The “Not Quite Doctor” Dilemma

Steven E. North, Esq.
Shari James, Paralegal

An April 29, 2014 opinion post in The New York Times addressed the disparity in training between a medical doctor and a nurse practitioner and the recent bill passed by the New York State Legislature regarding the issue. The article, "Nurses are Not Doctors" commented on the bill passed in April, 2014 that now allows nurse practitioners to provide medical care without physician oversight.

The reason given for the implementation of this bill was that the former requirement of mandatory collaboration between a nurse practitioner and a physician "no longer serves a clinical purpose" claiming that the necessity of such collaboration reduces access to primary care. The Affordable Care Act increases the need for primary care physicians and seems to be the justification for allowing nurse practitioners to provide medical care on their own.

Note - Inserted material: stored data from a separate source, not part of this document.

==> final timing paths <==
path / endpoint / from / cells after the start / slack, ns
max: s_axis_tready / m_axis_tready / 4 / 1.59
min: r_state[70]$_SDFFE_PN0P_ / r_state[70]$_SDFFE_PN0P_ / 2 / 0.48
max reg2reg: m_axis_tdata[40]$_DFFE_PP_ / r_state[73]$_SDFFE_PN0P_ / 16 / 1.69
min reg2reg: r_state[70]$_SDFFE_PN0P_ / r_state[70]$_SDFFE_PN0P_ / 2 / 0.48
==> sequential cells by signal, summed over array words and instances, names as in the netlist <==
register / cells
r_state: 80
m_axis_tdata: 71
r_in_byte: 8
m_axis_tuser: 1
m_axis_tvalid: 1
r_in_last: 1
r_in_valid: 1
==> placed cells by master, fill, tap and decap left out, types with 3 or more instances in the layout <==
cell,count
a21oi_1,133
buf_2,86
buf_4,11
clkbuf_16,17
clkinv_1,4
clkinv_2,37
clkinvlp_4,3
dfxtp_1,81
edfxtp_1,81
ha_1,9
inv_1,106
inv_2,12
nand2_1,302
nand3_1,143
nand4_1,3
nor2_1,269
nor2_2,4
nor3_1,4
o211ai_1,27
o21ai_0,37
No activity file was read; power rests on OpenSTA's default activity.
File: config.mk
export PLATFORM = sky130hd
export DESIGN_NAME = cpu_load_instruction_unit
export DESIGN_NICKNAME = d
export VERILOG_FILES = /design/src/clu_pkg.sv /design/src/cpu_load_instruction_unit.sv
export SDC_FILE = /design/constraint.sdc
export NUM_CORES = 1
export LEC_CHECK = 0
export BUFFER_PORTS_ARGS = -buffer_cell sky130_fd_sc_hd__buf_2
export CAP_MARGIN = 10
export CORE_ASPECT_RATIO = 1.1
export CORE_MARGIN = 2
export CORE_UTILIZATION = 40
export DETAILED_ROUTE_END_ITERATION = 6
export HOLD_SLACK_MARGIN = 0.03
export PLACE_DENSITY_LB_ADDON = 0.1
export SLEW_MARGIN = 20
export SYNTH_ARGS = -nofsm -noshare
export SYNTH_HDL_FRONTEND = slang
export SYNTH_SLANG_ARGS = --single-unit
export TNS_END_PERCENT = 10
File: constraint.sdc
create_clock -name i_clk -period 5.8 [get_ports i_clk]
set_input_delay 0.58 -clock i_clk [delete_from_list [all_inputs] [get_ports i_clk]]
set_output_delay 0.58 -clock i_clk [all_outputs]
set_load 0.02 [all_outputs]
File: src/clu_pkg.sv
package clu_pkg;

    typedef struct packed {
        logic        cmd;
        logic [7:0]  opcode;
        logic [15:0] imm_word;
        logic [7:0]  read_byte;
    } t_in_item;

    typedef struct packed {
        logic [1:0]  kind;
        logic [3:0]  dest;
        logic [15:0] dest_value;
        logic [15:0] mem_addr;
        logic [7:0]  mem_wdata;
    } t_out_item;

    // command codes
    localparam logic CMD_EXEC = 1'b0;
    localparam logic CMD_DATA = 1'b1;

    // result kinds
    localparam logic [1:0] KIND_REG   = 2'd0;
    localparam logic [1:0] KIND_READ  = 2'd1;
    localparam logic [1:0] KIND_WRITE = 2'd2;
    localparam logic [1:0] KIND_ERR   = 2'd3;

    // destination codes
    localparam logic [3:0] DEST_B  = 4'd0;
    localparam logic [3:0] DEST_C  = 4'd1;
    localparam logic [3:0] DEST_D  = 4'd2;
    localparam logic [3:0] DEST_E  = 4'd3;
    localparam logic [3:0] DEST_H  = 4'd4;
    localparam logic [3:0] DEST_L  = 4'd5;
    localparam logic [3:0] DEST_A  = 4'd6;
    localparam logic [3:0] DEST_BC = 4'd7;
    localparam logic [3:0] DEST_DE = 4'd8;
    localparam logic [3:0] DEST_HL = 4'd9;
    localparam logic [3:0] DEST_SP = 4'd10;

    // 3-bit register field of the move group
    localparam logic [2:0] FLD_B  = 3'd0;
    localparam logic [2:0] FLD_C  = 3'd1;
    localparam logic [2:0] FLD_D  = 3'd2;
    localparam logic [2:0] FLD_E  = 3'd3;
    localparam logic [2:0] FLD_H  = 3'd4;
    localparam logic [2:0] FLD_L  = 3'd5;
    localparam logic [2:0] FLD_HL = 3'd6;
    localparam logic [2:0] FLD_A  = 3'd7;

    // opcodes
    localparam logic [1:0] OP_MOVE_GRP = 2'b01;
    localparam logic [7:0] OP_HALT     = 8'h76;
    localparam logic [7:0] OP_LD_BC_NN = 8'h01;
    localparam logic [7:0] OP_LD_DE_NN = 8'h11;
    localparam logic [7:0] OP_LD_HL_NN = 8'h21;
    localparam logic [7:0] OP_LD_SP_NN = 8'h31;
    localparam logic [7:0] OP_ST_BC_A  = 8'h02;
    localparam logic [7:0] OP_ST_DE_A  = 8'h12;
    localparam logic [7:0] OP_LD_B_N   = 8'h06;
    localparam logic [7:0] OP_LD_D_N   = 8'h16;
    localparam logic [7:0] OP_LD_H_N   = 8'h26;
    localparam logic [7:0] OP_ST_HL_N  = 8'h36;
    localparam logic [7:0] OP_LD_A_BC  = 8'h0A;
    localparam logic [7:0] OP_LD_A_DE  = 8'h1A;
    localparam logic [7:0] OP_LD_C_N   = 8'h0E;
    localparam logic [7:0] OP_LD_E_N   = 8'h1E;
    localparam logic [7:0] OP_LD_L_N   = 8'h2E;
    localparam logic [7:0] OP_LD_A_N   = 8'h3E;
    localparam logic [7:0] OP_ST_IOC_A = 8'hE2;
    localparam logic [7:0] OP_LD_A_IOC = 8'hF2;
    localparam logic [7:0] OP_ST_NN_A  = 8'hEA;
    localparam logic [7:0] OP_LD_A_NN  = 8'hFA;
    localparam logic [7:0] OP_LD_HL_SP = 8'hF8;
    localparam logic [7:0] OP_LD_SP_HL = 8'hF9;

    localparam logic [7:0] IO_PAGE = 8'hFF;

    // move-group field to destination code; the (HL) field maps to A, unused
    function automatic logic [3:0] move_dest(input logic [2:0] fld);
        logic [3:0] d;
        case (fld)
            FLD_B:   d = DEST_B;
            FLD_C:   d = DEST_C;
            FLD_D:   d = DEST_D;
            FLD_E:   d = DEST_E;
            FLD_H:   d = DEST_H;
            FLD_L:   d = DEST_L;
            default: d = DEST_A;
        endcase
        return d;
    endfunction

endpackage

File: src/cpu_load_instruction_unit.sv
// An item passes through the input register, then the result register, which is
// written through one pass of decode and a 16-bit add.
// Throughput: one item per cycle while the receiver takes results; the register file updates as each item
// leaves the input register, so back-to-back items see current state.
// Reset (synchronous, active low) clears the architectural registers, the pending read
// and both valid flags.
module cpu_load_instruction_unit
    import clu_pkg::*;
(
    input  logic      i_clk,
    input  logic      i_rst_n,
    input  logic      i_in_valid,
    output logic      o_in_ready,
    input  t_in_item  i_in_item,
    output logic      o_out_valid,
    input  logic      i_out_ready,
    output t_out_item o_out_item
);

    logic      r_in_valid;
    t_in_item  r_in;
    logic      r_out_valid;
    t_out_item r_out;

    logic [7:0]  r_b, r_c, r_d, r_e, r_h, r_l, r_a;
    logic [15:0] r_sp;
    logic        r_pending;
    logic [2:0]  r_pend_dest;

    logic        advance;
    t_out_item   n_out;
    logic [15:0] hl, bc, de;
    logic [2:0]  src_fld, dst_fld;
    logic [7:0]  src_byte;
    logic [7:0]  imm_lo;
    logic [3:0]  pend_code;

    assign advance     = r_in_valid && (!r_out_valid || i_out_ready);
    assign o_in_ready  = !r_in_valid || advance;
    assign o_out_valid = r_out_valid;
    assign o_out_item  = r_out;

    assign hl      = {r_h, r_l};
    assign bc      = {r_b, r_c};
    assign de      = {r_d, r_e};
    assign src_fld = r_in.opcode[2:0];
    assign dst_fld = r_in.opcode[5:3];
    assign imm_lo  = r_in.imm_word[7:0];
    assign pend_code = (r_pend_dest > DEST_A[2:0]) ? DEST_A : {1'b0, r_pend_dest};

    always_comb begin
        case (src_fld)
            FLD_B:   src_byte = r_b;
            FLD_C:   src_byte = r_c;
            FLD_D:   src_byte = r_d;
            FLD_E:   src_byte = r_e;
            FLD_H:   src_byte = r_h;
            FLD_L:   src_byte = r_l;
            default: src_byte = r_a;
        endcase
    end

    // decode and execute one item; the result also describes the register write
    always_comb begin
        n_out      = '0;
        n_out.kind = KIND_ERR;
        if (r_in.cmd == CMD_DATA) begin
            if (r_pending) begin
                n_out.kind       = KIND_REG;
                n_out.dest       = pend_code;
                n_out.dest_value = {8'h00, r_in.read_byte};
            end
        end else if (!r_pending) begin
            if (r_in.opcode[7:6] == OP_MOVE_GRP && r_in.opcode != OP_HALT) begin
                if (src_fld == FLD_HL) begin
                    n_out.kind     = KIND_READ;
                    n_out.dest     = move_dest(dst_fld);
                    n_out.mem_addr = hl;
                end else if (dst_fld == FLD_HL) begin
                    n_out.kind      = KIND_WRITE;
                    n_out.mem_addr  = hl;
                    n_out.mem_wdata = src_byte;
                end else begin
                    n_out.kind       = KIND_REG;
                    n_out.dest       = move_dest(dst_fld);
                    n_out.dest_value = {8'h00, src_byte};
                end
            end else begin
                case (r_in.opcode)
                    OP_LD_BC_NN, OP_LD_DE_NN, OP_LD_HL_NN, OP_LD_SP_NN: begin
                        n_out.kind       = KIND_REG;
                        n_out.dest       = (r_in.opcode == OP_LD_BC_NN) ? DEST_BC :
                                           (r_in.opcode == OP_LD_DE_NN) ? DEST_DE :
                                           (r_in.opcode == OP_LD_HL_NN) ? DEST_HL : DEST_SP;
                        n_out.dest_value = r_in.imm_word;
                    end
                    OP_ST_BC_A: begin
                        n_out.kind      = KIND_WRITE;
                        n_out.mem_addr  = bc;
                        n_out.mem_wdata = r_a;
                    end
                    OP_ST_DE_A: begin
                        n_out.kind      = KIND_WRITE;
                        n_out.mem_addr  = de;
                        n_out.mem_wdata = r_a;
                    end
                    OP_LD_B_N, OP_LD_D_N, OP_LD_H_N, OP_LD_C_N,
                    OP_LD_E_N, OP_LD_L_N, OP_LD_A_N: begin
                        n_out.kind       = KIND_REG;
                        n_out.dest       = move_dest(dst_fld);
                        n_out.dest_value = {8'h00, imm_lo};
                    end
                    OP_ST_HL_N: begin
                        n_out.kind      = KIND_WRITE;
                        n_out.mem_addr  = hl;
                        n_out.mem_wdata = imm_lo;
                    end
                    OP_LD_A_BC: begin
                        n_out.kind     = KIND_READ;
                        n_out.dest     = DEST_A;
                        n_out.mem_addr = bc;
                    end
                    OP_LD_A_DE: begin
                        n_out.kind     = KIND_READ;
                        n_out.dest     = DEST_A;
                        n_out.mem_addr = de;
                    end
                    OP_ST_IOC_A: begin
                        n_out.kind      = KIND_WRITE;
                        n_out.mem_addr  = {IO_PAGE, r_c};
                        n_out.mem_wdata = r_a;
                    end
                    OP_LD_A_IOC: begin
                        n_out.kind     = KIND_READ;
                        n_out.dest     = DEST_A;
                        n_out.mem_addr = {IO_PAGE, r_c};
                    end
                    OP_ST_NN_A: begin
                        n_out.kind      = KIND_WRITE;
                        n_out.mem_addr  = r_in.imm_word;
                        n_out.mem_wdata = r_a;
                    end
                    OP_LD_A_NN: begin
                        n_out.kind     = KIND_READ;
                        n_out.dest     = DEST_A;
                        n_out.mem_addr = r_in.imm_word;
                    end
                    OP_LD_HL_SP: begin
                        n_out.kind       = KIND_REG;
                        n_out.dest       = DEST_HL;
                        n_out.dest_value = r_sp + {{8{imm_lo[7]}}, imm_lo};
                    end
                    OP_LD_SP_HL: begin
                        n_out.kind       = KIND_REG;
                        n_out.dest       = DEST_SP;
                        n_out.dest_value = hl;
                    end
                    default: n_out.kind = KIND_ERR;
                endcase
            end
        end
    end

    // input register
    always_ff @(posedge i_clk) begin
        if (!i_rst_n) begin
            r_in_valid <= 1'b0;
        end else if (o_in_ready) begin
            r_in_valid <= i_in_valid;
        end
        if (o_in_ready && i_in_valid) begin
            r_in <= i_in_item;
        end
    end

    // result register
    always_ff @(posedge i_clk) begin
        if (!i_rst_n) begin
            r_out_valid <= 1'b0;
        end else if (advance) begin
            r_out_valid <= 1'b1;
        end else if (i_out_ready) begin
            r_out_valid <= 1'b0;
        end
        if (advance) begin
            r_out <= n_out;
        end
    end

    // architectural state
    always_ff @(posedge i_clk) begin
        if (!i_rst_n) begin
            r_b         <= '0;
            r_c         <= '0;
            r_d         <= '0;
            r_e         <= '0;
            r_h         <= '0;
            r_l         <= '0;
            r_a         <= '0;
            r_sp        <= '0;
            r_pending   <= 1'b0;
            r_pend_dest <= '0;
        end else if (advance) begin
            if (n_out.kind == KIND_REG) begin
                case (n_out.dest)
                    DEST_B:  r_b <= n_out.dest_value[7:0];
                    DEST_C:  r_c <= n_out.dest_value[7:0];
                    DEST_D:  r_d <= n_out.dest_value[7:0];
                    DEST_E:  r_e <= n_out.dest_value[7:0];
                    DEST_H:  r_h <= n_out.dest_value[7:0];
                    DEST_L:  r_l <= n_out.dest_value[7:0];
                    DEST_A:  r_a <= n_out.dest_value[7:0];
                    DEST_BC: {r_b, r_c} <= n_out.dest_value;
                    DEST_DE: {r_d, r_e} <= n_out.dest_value;
                    DEST_HL: {r_h, r_l} <= n_out.dest_value;
                    DEST_SP: r_sp <= n_out.dest_value;
                    default: r_sp <= r_sp;
                endcase
            end
            if (n_out.kind == KIND_READ) begin
                r_pending   <= 1'b1;
                r_pend_dest <= n_out.dest[2:0];
            end else if (r_in.cmd == CMD_DATA && r_pending) begin
                r_pending <= 1'b0;
            end
        end
    end

    // no second read request may be issued while one is outstanding
    a_no_double_read: assert property (@(posedge i_clk) disable iff (!i_rst_n)
        advance && r_pending |-> n_out.kind != KIND_READ)
        else $error("read request issued while a read is pending");

    a_read_sets_pending: assert property (@(posedge i_clk) disable iff (!i_rst_n)
        advance && n_out.kind == KIND_READ |=> r_pending)
        else $error("read request did not mark a pending read");

    a_err_clean: assert property (@(posedge i_clk) disable iff (!i_rst_n)
        o_out_valid && o_out_item.kind == KIND_ERR |->
            o_out_item.dest == '0 && o_out_item.dest_value == '0 &&
            o_out_item.mem_addr == '0 && o_out_item.mem_wdata == '0)
        else $error("error result carries non-zero fields");

    a_dest_range: assert property (@(posedge i_clk) disable iff (!i_rst_n)
        o_out_valid && o_out_item.kind == KIND_REG |-> o_out_item.dest <= DEST_SP)
        else $error("register write to unknown destination");

endmodule

**Word level (Yosys, flattened, before mapping)**

Index checks and enable logic that the tools add are counted.

- Output and inout port bits: 48
- Bits in registers: 157

- Add/subtract/negate cells: 1
- Equality and inequality tests: 47
- Mux-type cells: 29
- Reductions and logical operators: 41
- $lt $le $gt $ge: 1

Operator list:

| kind | count |
|---|---|
| 2-to-1 mux 46 bit | 2 |
| case mux 16 bit (5 select lines) | 1 |
| case mux 16 bit (4 select lines) | 1 |
| case mux 8 bit (2 select lines) | 4 |
| == test 8 x 6 -> 1 bit (second input constant) | 6 |
| == test 8 bit (second input constant) | 6 |
| case mux 8 bit (6 select lines) | 1 |
| 2-to-1 mux 22 bit | 2 |
| == test 8 x 5 -> 1 bit (second input constant) | 5 |
| 2-to-1 mux 16 bit | 2 |
| 2-to-1 mux 24 bit | 1 |
| AND reduction 3 bit | 8 |
| 2-to-1 mux 20 bit | 1 |
| case mux 4 bit (5 select lines) | 1 |
| == test 3 bit (second input constant) | 6 |
| case mux 3 bit (6 select lines) | 1 |
| adder 16 bit | 1 |
| == test 4 x 3 -> 1 bit (second input constant) | 4 |
| == test 8 x 4 -> 1 bit (second input constant) | 2 |
| OR reduction 2 bit | 8 |
| OR reduction 13 bit | 1 |
| == test 3 x 2 -> 1 bit (second input constant) | 4 |
| == test 4 bit (second input constant) | 3 |
| OR reduction 4 bit | 3 |
| other kinds (26) | 45 |

**Depth between registers and ports, before layout**

- Depth in word-level cells: 11
- Gate-level depth with buffers: 13
- Gate-level depth less buffers: 11

**Worst setup path before layout**

OpenSTA, ideal clock, no wires.

- Path type: input-to-reg
- From: input port i_out_ready
- To: register r_l[6]
- Library setup time: 0.128 ns
- Arrival time: 4.121 ns
- Stages on the path: 7
- Setup slack: 1.551 ns
- Path through: nor2b_1 -> nor2b_1 -> nand3b_4 -> or4_1 -> buf_4 -> mux2i_1 -> nor2_1

- Cells in the longest elaborated chain, start to end: 3

RTL lines:

| element | line | text |
|---|---|---|
| start, declared | cpu_load_instruction_unit.sv:16 | `input logic i_out_ready,` |
| logical OR 1 bit | cpu_load_instruction_unit.sv:38 | `assign advance = r_in_valid && (!r_out_valid \|\| i_out_ready);` |
| logical AND 1 bit | cpu_load_instruction_unit.sv:38 |  |
| net advance | cpu_load_instruction_unit.sv:30 | `logic advance;` |
| AND reduction 3 bit (no line) | -- |  |
| end signal, assigned | cpu_load_instruction_unit.sv:211 | `DEST_L: r_l <= n_out.dest_value[7:0];` |
| end signal, assigned | cpu_load_instruction_unit.sv:215 | `DEST_HL: {r_h, r_l} <= n_out.dest_value;` |
| end, declared | cpu_load_instruction_unit.sv:25 | `logic [7:0] r_b, r_c, r_d, r_e, r_h, r_l, r_a;` |

The timed path passes the listed nets, and every way through them passes these cells.
A chain may end at the register's enable or synchronous reset.

**Final worst setup path**

- From: register r_in[25] in the netlist's numbering
- To: register r_c[2]

- Cells in the longest elaborated chain, start to end: 11
- Elaborated cells between the ends (all ways): 54
- Those cells by class: 31 x eq/ne; 13 x mux; 10 x reduce/logical

RTL lines:

| element | line | text |
|---|---|---|
| start, declared | cpu_load_instruction_unit.sv:21 | `t_in_item r_in;` |
| start signal, assigned | cpu_load_instruction_unit.sv:172 | `r_in <= i_in_item;` |
| == test 8 x 6 -> 1 bit | cpu_load_instruction_unit.sv:89, cpu_load_instruction_unit.sv:94 |  |
| 2-to-1 mux 2 bit | cpu_load_instruction_unit.sv:94 | `(r_in.opcode == OP_LD_HL_NN) ? DEST_HL : DEST_SP;` |
| 2-to-1 mux 2 bit | cpu_load_instruction_unit.sv:93 | `(r_in.opcode == OP_LD_DE_NN) ? DEST_DE :` |
| 2-to-1 mux 4 bit | cpu_load_instruction_unit.sv:92 | `n_out.dest = (r_in.opcode == OP_LD_BC_NN) ? DEST_BC :` |
| case mux 4 bit (5 select lines) | cpu_load_instruction_unit.sv:89 | `case (r_in.opcode)` |
| 2-to-1 mux 46 bit (*) | cpu_load_instruction_unit.sv:74 | `if (r_in.opcode[7:6] == OP_MOVE_GRP && r_in.opcode != OP_HALT) begin` |
| 2-to-1 mux 46 bit (*) | cpu_load_instruction_unit.sv:73 | `end else if (!r_pending) begin` |
| 2-to-1 mux 22 bit (*) | cpu_load_instruction_unit.sv:67 | `if (r_in.cmd == CMD_DATA) begin` |
| == test 4 x 3 -> 1 bit / == test 4 x 1 -> 1 bit (equally long branches) | cpu_load_instruction_unit.sv:205 | `case (n_out.dest)` |
| OR reduction 2 bit (no line) | -- |  |
| AND reduction 3 bit (no line) | -- |  |
| end signal, assigned | cpu_load_instruction_unit.sv:207 | `DEST_C: r_c <= n_out.dest_value[7:0];` |
| end signal, assigned | cpu_load_instruction_unit.sv:213 | `DEST_BC: {r_b, r_c} <= n_out.dest_value;` |
| end, declared | cpu_load_instruction_unit.sv:25 |  |

Mark *: on every way between the ends. The rest lies on a longest branch, timed or not.

==> results.toml <==
[worst_setup_path]
worstSetupPathType = "reg -> reg"
cp-end-kind = "flip-flop"
cp.arrival_ps = 4630
cp_max_fo = 27
start_kind = "flip-flop"
cp.required_ps = 6090

[layout]
diodes = 0
fill_cells = 1959
ff_latch_area_um2 = 3930
drive_above_1_share_pct = 17.6
area_growth_pct = 14.8
fin_nets = 978
multi_input_area_um2 = 4180

[detailed_routing]
vias = 7343
ant_nets = 0
first_pass_iters = 7
drt_iter0_markers = 902
drc = 0
routedWlPerCell_um = 23.7
avgViaCountPerCell = 6.15
wl_um = 28300

[sta]
fin_crit_ps = 4340
rsz0062_at_grt = "no"
drv_slew = 0
slew_headroom_pct = 24.4
hold_viol = 0
clock.fmax_ghz = 0.231
finalCritPeriodShare_pct = 74.7
setup_violations = 0
fin_setup_tns_ps = 0
tightest_slew_ps = 1130
finClkSkew_ps = 10.7

[grt]
grt_max_degree = 63
grt_use_total_pct = 25.6
grt_pass1_vias = 6805
antenna_found_initial = 0
overflow = 0
grt_pass1_wl_um = 42000

[yosys]
syn-instance-count = 862
syn_nets = 915
netlist_area_um2 = 8400
synth_area_per_cell_um2 = 9.74
synth_common_cells = "nor2_1 (94), edfxtp_1 (79), dfxtp_1 (78)"
synth_most_common_cell = "nor2_1"
synth_cell_types = 83
synth_warnings = 0
synth-seq-cells = 157
yosys.area.top_type = "edfxtp_1"
yosys-top-cells-area = "edfxtp_1 (28%), dfxtp_1 (19%), mux2i_1 (6.6%)"
synth_edf_count = 79
ys.flop_type = "edfxtp_1"
async_flop_share_pct = 0
synth_top_area_share_pct = 28.3
ys_seq_area_share_pct = 46.8

[place]
dpl.hpwl_um = 20100
place.gp.congestion = 0.910
io_buffers = 84

[die]
die_area_um2 = 22200
initial_utilization_pct = 40.8
core_um2 = 20600
die_width_um = 142
die_h_um = 156
ioPinCount = 85
rows = 55

[clock_network]
ctsHoldBuffers = 0
cts_buffers = 17
cts_tree = "built"
cts-root-buf = "clkbuf_16"
cts.repair.resized = 0
clk_latency_ps = 430
clk_path_buf_depth = 2
clock-sinks = 157
clk_pin_slew_ps = 70
cts_setup_buffers = 0
htree_levels = 4

[power_and_ir_drop]
ir_drop_v = 0.000180
p_per_area_nw_per_um2 = 272
power_mw = 2.62
leakage_nw = 3.53

[flow_run]
maxCapViolCount = 0

[run_status]
status = "finished, final reports clean"

[hold_path]
min_path_type = "in -> reg"
==> through the flow <==
step	hold WS, ps	setup slack, ps	util [%]	std cells	instance area, µm²
2_1_floorplan	444	1550	-	862	8400
3_3_place_gp	481	1570	43.8	1162	9010
3_5_place_dp	487	1450	43.8	1162	9010
4_1_cts	305	1450	46.8	1194	9630
5_1_grt	303	1180	46.8	1194	9640
6_report	317	1460	46.8	1194	9640
==> placed cells by master (no fill, tap or decap), types with 6 or more instances in the layout <==
master	instances
mux2i_1	55
and3_1	7
ha_1	15
nor3_1	16
or3_1	7
a22oi_1	19
a21o_1	12
inv_1	14
edfxtp_1	79
buf_4	14
clkbuf_16	17
nor2_1	93
a31oi_1	10
mux2_2	6
a211oi_1	13
nand2b_1	10
dfxtp_1	78
nand3_1	24
a22o_1	8
nand2_1	73
a222oi_1	8
o21ai_0	48
xnor2_1	7
a21oi_1	63
a221oi_1	6
nor2b_1	11
buf_2	84
nor3b_1	6
==> cell type report <==
class	count	area share [%]
clock buffers	18	4.56
clock inverters	14	1.83
inverters	16	0.623
multi-input cells	635	43.4
flip-flops and latches	157	40.8
well taps	256	3.32
repair buffers	98	5.45
==> final timing paths <==
kind,start,slack [ps],end,cells past startpoint
min reg2reg,r_b[6]$_SDFFE_PN0P_,500,r_b[6]$_SDFFE_PN0P_,2
max,r_in[25]$_DFFE_PP_,1460,r_c[2]$_SDFFE_PN0P_,8
max reg2reg,r_in[25]$_DFFE_PP_,1460,r_c[2]$_SDFFE_PN0P_,8
min,i_in_item[13],320,imm_lo[5]$_DFFE_PP_,1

Primary care is among the most comprehensive fields of medicine. It requires the doctor to have a general understanding of a wide range of medical issues so that appropriate diagnoses and referrals can be made. A nurse practitioner has far less educational and clinical experience than a medical doctor, and generally cannot treat a patient with the same level of care. As the author of the article explained, "Primary care, though routine, is also about finding the extraordinary in what may appear to be routine." A trained physician is far more suited for such tasks.

Though the Affordable Care Act requires more medical practitioners to be available, the level of care that patients receive must not be subpar. Would the standard of care owed to a patient by a nurse practitioner be less rigorous than that of a medical doctor? If so are we condoning a system of second class medicine? Such a dichotomy in care might very well open the door to an onslaught of medical malpractice claims.